MATERIAL SUPPLIED below:
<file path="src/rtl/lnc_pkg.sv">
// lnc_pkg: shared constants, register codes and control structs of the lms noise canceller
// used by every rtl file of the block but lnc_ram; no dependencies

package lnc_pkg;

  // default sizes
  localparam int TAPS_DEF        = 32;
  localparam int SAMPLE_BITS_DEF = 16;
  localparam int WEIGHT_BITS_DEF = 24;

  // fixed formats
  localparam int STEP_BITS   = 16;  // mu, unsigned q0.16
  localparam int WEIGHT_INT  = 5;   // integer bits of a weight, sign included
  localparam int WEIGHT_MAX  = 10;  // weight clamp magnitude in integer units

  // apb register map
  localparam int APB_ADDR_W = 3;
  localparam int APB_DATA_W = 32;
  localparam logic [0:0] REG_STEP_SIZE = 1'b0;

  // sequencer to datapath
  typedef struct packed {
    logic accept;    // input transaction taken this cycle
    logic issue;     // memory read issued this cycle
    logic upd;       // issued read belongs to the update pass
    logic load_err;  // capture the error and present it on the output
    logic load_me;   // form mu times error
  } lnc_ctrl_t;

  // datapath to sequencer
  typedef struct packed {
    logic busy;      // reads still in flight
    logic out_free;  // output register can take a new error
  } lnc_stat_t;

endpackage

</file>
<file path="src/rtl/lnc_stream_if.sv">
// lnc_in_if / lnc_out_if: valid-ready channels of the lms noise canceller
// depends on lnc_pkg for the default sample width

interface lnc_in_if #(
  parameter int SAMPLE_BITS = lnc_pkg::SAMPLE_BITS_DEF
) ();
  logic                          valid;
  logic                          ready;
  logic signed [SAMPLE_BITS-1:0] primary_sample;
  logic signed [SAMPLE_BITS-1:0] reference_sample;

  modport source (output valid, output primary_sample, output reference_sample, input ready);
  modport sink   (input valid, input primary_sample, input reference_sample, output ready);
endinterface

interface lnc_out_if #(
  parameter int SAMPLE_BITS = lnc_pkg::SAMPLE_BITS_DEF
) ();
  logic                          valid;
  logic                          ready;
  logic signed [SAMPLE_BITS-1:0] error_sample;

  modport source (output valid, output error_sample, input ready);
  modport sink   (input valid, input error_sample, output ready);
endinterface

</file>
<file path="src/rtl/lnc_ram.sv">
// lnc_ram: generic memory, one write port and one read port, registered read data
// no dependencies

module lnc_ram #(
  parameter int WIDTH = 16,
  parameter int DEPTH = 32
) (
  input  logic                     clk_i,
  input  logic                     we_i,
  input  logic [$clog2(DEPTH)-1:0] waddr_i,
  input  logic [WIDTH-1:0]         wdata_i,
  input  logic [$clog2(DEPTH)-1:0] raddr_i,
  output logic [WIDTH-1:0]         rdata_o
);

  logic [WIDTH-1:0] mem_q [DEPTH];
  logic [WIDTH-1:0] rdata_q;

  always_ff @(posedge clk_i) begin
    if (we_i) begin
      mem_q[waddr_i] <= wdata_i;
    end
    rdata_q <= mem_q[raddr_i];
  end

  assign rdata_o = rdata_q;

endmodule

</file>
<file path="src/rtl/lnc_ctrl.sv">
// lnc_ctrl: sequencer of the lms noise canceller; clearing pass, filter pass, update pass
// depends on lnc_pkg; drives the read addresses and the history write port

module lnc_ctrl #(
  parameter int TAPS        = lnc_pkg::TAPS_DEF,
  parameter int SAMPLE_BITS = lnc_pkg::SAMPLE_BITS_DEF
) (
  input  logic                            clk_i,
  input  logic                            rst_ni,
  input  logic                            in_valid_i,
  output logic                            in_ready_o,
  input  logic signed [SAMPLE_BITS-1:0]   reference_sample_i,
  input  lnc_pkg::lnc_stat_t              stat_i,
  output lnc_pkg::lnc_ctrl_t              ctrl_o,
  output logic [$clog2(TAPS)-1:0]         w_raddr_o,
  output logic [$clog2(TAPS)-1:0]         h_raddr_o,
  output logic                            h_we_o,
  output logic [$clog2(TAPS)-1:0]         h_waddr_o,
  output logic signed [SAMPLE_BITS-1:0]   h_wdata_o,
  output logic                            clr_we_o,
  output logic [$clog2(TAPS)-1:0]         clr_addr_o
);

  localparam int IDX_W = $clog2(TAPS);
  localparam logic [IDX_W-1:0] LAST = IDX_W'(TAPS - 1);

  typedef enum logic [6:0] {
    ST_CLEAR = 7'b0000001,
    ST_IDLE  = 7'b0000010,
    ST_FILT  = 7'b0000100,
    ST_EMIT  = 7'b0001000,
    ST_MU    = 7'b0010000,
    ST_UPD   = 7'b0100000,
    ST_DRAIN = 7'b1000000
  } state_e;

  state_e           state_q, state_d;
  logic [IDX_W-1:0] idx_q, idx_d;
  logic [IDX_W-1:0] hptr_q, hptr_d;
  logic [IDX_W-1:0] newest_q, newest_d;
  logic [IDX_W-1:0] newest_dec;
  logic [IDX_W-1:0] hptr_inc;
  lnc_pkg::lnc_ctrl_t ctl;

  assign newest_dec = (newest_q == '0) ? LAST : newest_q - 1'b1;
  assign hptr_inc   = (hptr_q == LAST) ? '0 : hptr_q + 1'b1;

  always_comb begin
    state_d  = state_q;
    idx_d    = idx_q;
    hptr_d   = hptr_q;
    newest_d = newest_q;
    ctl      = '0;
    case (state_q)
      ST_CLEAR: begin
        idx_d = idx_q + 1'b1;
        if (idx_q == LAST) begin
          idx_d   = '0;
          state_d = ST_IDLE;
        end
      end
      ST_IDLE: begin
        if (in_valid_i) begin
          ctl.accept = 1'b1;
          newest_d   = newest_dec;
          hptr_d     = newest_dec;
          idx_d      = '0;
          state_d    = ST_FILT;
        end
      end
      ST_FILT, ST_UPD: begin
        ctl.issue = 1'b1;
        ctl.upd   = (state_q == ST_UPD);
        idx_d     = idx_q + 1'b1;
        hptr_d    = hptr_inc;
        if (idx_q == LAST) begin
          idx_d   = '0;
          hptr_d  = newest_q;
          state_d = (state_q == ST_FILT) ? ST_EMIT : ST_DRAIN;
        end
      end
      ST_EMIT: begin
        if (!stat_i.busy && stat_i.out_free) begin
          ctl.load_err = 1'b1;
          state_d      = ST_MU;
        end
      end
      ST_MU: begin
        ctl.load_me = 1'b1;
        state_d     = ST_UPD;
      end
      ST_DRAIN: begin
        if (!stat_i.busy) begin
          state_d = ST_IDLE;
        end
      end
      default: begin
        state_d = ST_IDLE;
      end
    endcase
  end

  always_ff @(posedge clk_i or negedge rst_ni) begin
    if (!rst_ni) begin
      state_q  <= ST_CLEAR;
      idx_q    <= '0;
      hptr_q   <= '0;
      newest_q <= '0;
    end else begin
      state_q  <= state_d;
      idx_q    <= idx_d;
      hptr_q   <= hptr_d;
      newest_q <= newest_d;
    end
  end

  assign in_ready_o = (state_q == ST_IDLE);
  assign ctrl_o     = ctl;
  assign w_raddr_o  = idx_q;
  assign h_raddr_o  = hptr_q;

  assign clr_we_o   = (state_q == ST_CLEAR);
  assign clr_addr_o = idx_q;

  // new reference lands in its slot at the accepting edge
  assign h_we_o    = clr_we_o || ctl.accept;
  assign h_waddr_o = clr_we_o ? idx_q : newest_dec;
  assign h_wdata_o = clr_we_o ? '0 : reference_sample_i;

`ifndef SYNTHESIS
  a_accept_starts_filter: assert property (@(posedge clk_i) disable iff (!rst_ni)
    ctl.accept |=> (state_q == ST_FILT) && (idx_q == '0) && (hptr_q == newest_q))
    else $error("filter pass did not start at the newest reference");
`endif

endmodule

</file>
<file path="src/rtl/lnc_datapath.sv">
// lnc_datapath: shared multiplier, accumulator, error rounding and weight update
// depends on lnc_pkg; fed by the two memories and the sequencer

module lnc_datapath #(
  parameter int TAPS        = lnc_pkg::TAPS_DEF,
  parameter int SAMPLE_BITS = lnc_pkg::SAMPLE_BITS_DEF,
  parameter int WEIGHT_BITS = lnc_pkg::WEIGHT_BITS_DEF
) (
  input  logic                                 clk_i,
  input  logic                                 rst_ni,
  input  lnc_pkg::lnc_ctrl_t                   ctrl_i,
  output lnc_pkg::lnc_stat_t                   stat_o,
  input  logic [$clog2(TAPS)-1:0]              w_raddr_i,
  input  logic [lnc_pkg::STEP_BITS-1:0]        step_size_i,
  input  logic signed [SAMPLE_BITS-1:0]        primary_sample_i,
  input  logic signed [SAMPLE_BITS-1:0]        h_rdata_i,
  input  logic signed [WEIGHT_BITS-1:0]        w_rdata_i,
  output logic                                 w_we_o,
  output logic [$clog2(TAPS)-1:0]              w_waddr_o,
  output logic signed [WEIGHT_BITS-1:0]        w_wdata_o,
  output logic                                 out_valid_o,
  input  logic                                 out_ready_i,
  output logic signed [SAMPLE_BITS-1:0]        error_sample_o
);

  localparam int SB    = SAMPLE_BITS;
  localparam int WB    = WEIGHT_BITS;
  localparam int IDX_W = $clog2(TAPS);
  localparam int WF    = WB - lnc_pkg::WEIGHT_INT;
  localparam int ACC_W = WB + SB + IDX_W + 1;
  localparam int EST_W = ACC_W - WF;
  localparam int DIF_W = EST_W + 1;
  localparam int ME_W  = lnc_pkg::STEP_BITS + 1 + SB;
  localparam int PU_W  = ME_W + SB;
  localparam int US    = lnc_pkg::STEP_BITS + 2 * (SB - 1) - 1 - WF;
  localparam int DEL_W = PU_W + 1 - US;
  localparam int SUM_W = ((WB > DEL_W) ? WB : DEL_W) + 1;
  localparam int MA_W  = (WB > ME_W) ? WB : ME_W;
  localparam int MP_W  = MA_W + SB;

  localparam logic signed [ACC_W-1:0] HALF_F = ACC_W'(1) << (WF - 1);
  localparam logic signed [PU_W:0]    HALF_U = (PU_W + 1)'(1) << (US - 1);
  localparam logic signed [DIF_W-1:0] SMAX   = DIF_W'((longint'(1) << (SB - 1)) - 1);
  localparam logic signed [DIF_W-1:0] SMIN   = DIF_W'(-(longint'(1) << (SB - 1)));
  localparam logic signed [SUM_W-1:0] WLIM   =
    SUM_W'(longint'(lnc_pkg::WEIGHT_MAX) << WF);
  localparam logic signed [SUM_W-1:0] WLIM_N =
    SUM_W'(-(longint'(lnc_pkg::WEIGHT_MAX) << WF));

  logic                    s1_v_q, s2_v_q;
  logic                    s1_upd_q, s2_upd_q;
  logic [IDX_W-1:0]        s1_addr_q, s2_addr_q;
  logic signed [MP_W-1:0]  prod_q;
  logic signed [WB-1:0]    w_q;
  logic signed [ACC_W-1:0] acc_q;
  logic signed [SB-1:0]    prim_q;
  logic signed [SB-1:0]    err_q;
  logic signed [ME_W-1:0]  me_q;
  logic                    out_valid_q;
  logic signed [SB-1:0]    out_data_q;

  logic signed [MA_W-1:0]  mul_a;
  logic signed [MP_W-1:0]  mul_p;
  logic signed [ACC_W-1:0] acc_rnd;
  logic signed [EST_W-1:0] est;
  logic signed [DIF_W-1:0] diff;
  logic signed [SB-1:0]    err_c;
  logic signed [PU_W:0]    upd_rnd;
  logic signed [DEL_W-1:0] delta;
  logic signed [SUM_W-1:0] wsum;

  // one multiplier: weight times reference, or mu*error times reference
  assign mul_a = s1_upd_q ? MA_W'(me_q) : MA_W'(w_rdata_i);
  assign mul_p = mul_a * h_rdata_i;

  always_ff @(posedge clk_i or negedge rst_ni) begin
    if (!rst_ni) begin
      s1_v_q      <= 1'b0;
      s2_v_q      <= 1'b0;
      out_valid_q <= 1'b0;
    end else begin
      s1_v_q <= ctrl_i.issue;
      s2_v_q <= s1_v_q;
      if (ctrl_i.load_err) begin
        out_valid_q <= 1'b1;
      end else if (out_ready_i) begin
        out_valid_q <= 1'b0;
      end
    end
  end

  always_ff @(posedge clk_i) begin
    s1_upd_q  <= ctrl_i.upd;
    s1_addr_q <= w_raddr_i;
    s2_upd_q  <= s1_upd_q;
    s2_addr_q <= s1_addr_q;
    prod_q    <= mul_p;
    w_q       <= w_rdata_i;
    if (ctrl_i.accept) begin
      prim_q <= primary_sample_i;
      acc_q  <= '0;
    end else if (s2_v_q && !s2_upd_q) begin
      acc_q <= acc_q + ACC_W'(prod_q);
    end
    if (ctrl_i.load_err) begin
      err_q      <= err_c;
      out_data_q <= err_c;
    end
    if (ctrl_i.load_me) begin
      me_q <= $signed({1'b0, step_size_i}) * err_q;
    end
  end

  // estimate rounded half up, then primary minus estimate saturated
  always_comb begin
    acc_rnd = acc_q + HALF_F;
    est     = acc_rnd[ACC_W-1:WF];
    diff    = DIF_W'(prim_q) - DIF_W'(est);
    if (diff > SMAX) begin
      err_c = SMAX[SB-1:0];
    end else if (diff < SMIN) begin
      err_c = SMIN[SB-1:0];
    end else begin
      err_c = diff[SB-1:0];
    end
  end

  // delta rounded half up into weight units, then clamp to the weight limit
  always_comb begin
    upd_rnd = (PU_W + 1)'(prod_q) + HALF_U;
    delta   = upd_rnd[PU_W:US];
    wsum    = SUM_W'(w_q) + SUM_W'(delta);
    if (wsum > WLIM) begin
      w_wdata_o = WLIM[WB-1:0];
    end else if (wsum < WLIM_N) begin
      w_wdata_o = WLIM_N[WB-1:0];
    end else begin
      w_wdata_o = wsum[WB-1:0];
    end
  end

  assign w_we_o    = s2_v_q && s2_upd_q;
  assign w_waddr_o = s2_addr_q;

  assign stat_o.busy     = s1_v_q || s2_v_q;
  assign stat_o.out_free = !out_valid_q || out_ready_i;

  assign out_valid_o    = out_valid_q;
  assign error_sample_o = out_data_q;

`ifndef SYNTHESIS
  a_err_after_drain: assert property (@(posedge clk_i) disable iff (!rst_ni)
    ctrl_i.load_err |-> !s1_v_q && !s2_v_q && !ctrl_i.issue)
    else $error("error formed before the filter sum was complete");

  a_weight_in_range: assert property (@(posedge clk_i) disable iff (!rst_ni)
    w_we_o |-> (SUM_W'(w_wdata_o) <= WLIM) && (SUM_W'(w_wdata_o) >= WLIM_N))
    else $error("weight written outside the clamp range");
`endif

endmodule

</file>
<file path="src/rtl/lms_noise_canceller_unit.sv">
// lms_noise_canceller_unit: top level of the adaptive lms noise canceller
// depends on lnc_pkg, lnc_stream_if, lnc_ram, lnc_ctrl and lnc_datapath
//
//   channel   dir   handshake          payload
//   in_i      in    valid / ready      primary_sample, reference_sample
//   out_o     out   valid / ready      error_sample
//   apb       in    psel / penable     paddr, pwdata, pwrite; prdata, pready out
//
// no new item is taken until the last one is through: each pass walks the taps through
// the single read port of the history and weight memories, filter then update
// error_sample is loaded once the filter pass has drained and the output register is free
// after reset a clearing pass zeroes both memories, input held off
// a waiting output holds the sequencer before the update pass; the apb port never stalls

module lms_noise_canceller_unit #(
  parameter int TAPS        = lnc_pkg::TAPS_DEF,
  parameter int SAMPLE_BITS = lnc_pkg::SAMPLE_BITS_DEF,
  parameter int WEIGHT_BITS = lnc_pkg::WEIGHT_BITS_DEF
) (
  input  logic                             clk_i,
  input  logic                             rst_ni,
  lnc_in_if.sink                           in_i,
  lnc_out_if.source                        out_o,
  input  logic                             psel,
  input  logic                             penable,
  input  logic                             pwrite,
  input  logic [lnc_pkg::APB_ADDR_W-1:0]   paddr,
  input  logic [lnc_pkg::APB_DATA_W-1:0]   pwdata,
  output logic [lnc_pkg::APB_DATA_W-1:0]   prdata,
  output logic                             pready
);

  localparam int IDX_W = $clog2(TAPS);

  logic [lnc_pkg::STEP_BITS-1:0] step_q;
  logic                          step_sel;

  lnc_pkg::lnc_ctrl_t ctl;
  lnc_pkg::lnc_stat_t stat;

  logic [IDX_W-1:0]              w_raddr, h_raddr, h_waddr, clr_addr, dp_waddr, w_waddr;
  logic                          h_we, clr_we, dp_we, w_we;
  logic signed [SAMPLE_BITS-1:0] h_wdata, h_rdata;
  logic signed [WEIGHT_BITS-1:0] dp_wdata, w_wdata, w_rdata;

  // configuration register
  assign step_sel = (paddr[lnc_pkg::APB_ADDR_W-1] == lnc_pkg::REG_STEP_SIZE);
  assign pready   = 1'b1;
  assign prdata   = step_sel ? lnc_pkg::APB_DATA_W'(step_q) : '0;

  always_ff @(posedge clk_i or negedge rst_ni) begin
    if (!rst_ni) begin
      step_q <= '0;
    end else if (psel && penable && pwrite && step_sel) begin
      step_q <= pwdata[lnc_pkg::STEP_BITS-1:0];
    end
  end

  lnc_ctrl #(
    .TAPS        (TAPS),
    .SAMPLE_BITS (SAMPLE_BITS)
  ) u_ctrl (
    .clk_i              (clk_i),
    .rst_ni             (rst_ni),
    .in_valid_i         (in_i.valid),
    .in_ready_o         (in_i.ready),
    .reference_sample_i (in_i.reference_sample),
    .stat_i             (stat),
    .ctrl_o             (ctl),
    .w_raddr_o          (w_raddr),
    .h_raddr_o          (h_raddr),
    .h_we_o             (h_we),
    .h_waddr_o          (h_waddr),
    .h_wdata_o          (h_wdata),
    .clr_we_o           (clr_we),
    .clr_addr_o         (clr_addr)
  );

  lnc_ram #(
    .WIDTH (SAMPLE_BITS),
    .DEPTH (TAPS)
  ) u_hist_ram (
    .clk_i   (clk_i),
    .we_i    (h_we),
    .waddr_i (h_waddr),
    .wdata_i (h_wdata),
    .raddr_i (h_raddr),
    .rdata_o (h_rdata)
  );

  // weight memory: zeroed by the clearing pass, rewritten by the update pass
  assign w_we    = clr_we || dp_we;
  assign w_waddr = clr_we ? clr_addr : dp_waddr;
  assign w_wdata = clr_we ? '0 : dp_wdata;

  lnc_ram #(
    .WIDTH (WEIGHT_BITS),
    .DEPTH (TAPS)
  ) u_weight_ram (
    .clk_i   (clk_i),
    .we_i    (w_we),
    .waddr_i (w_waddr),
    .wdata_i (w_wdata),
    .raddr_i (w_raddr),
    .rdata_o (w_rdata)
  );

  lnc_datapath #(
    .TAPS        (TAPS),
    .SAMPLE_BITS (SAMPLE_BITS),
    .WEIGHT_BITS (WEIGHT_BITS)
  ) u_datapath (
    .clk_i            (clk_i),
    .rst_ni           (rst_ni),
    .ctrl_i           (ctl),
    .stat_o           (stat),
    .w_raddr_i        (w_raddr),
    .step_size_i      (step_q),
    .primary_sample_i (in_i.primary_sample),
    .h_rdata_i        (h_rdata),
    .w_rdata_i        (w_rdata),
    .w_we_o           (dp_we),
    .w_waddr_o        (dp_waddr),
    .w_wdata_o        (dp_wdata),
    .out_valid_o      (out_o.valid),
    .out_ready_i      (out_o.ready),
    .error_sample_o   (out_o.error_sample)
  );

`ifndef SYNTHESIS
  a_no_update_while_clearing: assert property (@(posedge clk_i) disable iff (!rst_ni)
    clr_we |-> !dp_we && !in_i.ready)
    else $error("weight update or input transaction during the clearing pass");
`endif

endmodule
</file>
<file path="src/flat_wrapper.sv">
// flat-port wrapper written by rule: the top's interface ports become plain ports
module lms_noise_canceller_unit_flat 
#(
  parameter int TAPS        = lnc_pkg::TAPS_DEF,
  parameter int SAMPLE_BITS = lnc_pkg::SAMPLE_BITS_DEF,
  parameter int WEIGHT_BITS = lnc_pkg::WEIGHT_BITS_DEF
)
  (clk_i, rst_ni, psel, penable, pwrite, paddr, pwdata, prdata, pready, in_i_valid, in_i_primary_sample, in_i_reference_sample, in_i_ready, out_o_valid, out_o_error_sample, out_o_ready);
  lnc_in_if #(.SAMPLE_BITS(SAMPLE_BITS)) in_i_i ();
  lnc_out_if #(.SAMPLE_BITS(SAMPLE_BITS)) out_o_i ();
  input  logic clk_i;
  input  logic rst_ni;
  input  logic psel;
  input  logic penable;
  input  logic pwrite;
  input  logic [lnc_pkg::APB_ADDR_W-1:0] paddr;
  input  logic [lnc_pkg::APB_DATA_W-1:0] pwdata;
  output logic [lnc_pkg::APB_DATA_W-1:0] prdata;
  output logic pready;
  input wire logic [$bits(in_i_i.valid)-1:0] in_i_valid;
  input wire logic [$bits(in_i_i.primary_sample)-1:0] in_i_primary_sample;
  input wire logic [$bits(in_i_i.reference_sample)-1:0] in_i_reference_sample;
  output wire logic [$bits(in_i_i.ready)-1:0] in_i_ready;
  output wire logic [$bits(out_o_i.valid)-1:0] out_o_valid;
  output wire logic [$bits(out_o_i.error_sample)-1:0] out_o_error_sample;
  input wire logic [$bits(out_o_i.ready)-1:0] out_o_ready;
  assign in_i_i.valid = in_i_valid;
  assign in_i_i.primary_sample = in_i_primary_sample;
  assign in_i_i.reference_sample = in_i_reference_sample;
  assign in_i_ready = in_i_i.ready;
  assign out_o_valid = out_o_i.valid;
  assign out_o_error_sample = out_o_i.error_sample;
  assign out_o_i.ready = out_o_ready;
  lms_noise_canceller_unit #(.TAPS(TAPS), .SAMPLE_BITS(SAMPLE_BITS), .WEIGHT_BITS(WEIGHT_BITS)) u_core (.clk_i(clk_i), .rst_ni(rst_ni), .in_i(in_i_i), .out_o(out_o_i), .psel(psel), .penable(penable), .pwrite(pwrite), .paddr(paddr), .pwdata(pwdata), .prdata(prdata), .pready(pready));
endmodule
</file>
End of MATERIAL SUPPLIED.
_PROBLEM STATEMENT_
Across all the records, find the lines containing the word "clamp" and reproduce each one.

_WRITTEN ANSWER_
  localparam int WEIGHT_MAX  = 10;  // weight clamp magnitude in integer units
  // delta rounded half up into weight units, then clamp to the weight limit
    else $error("weight written outside the clamp range");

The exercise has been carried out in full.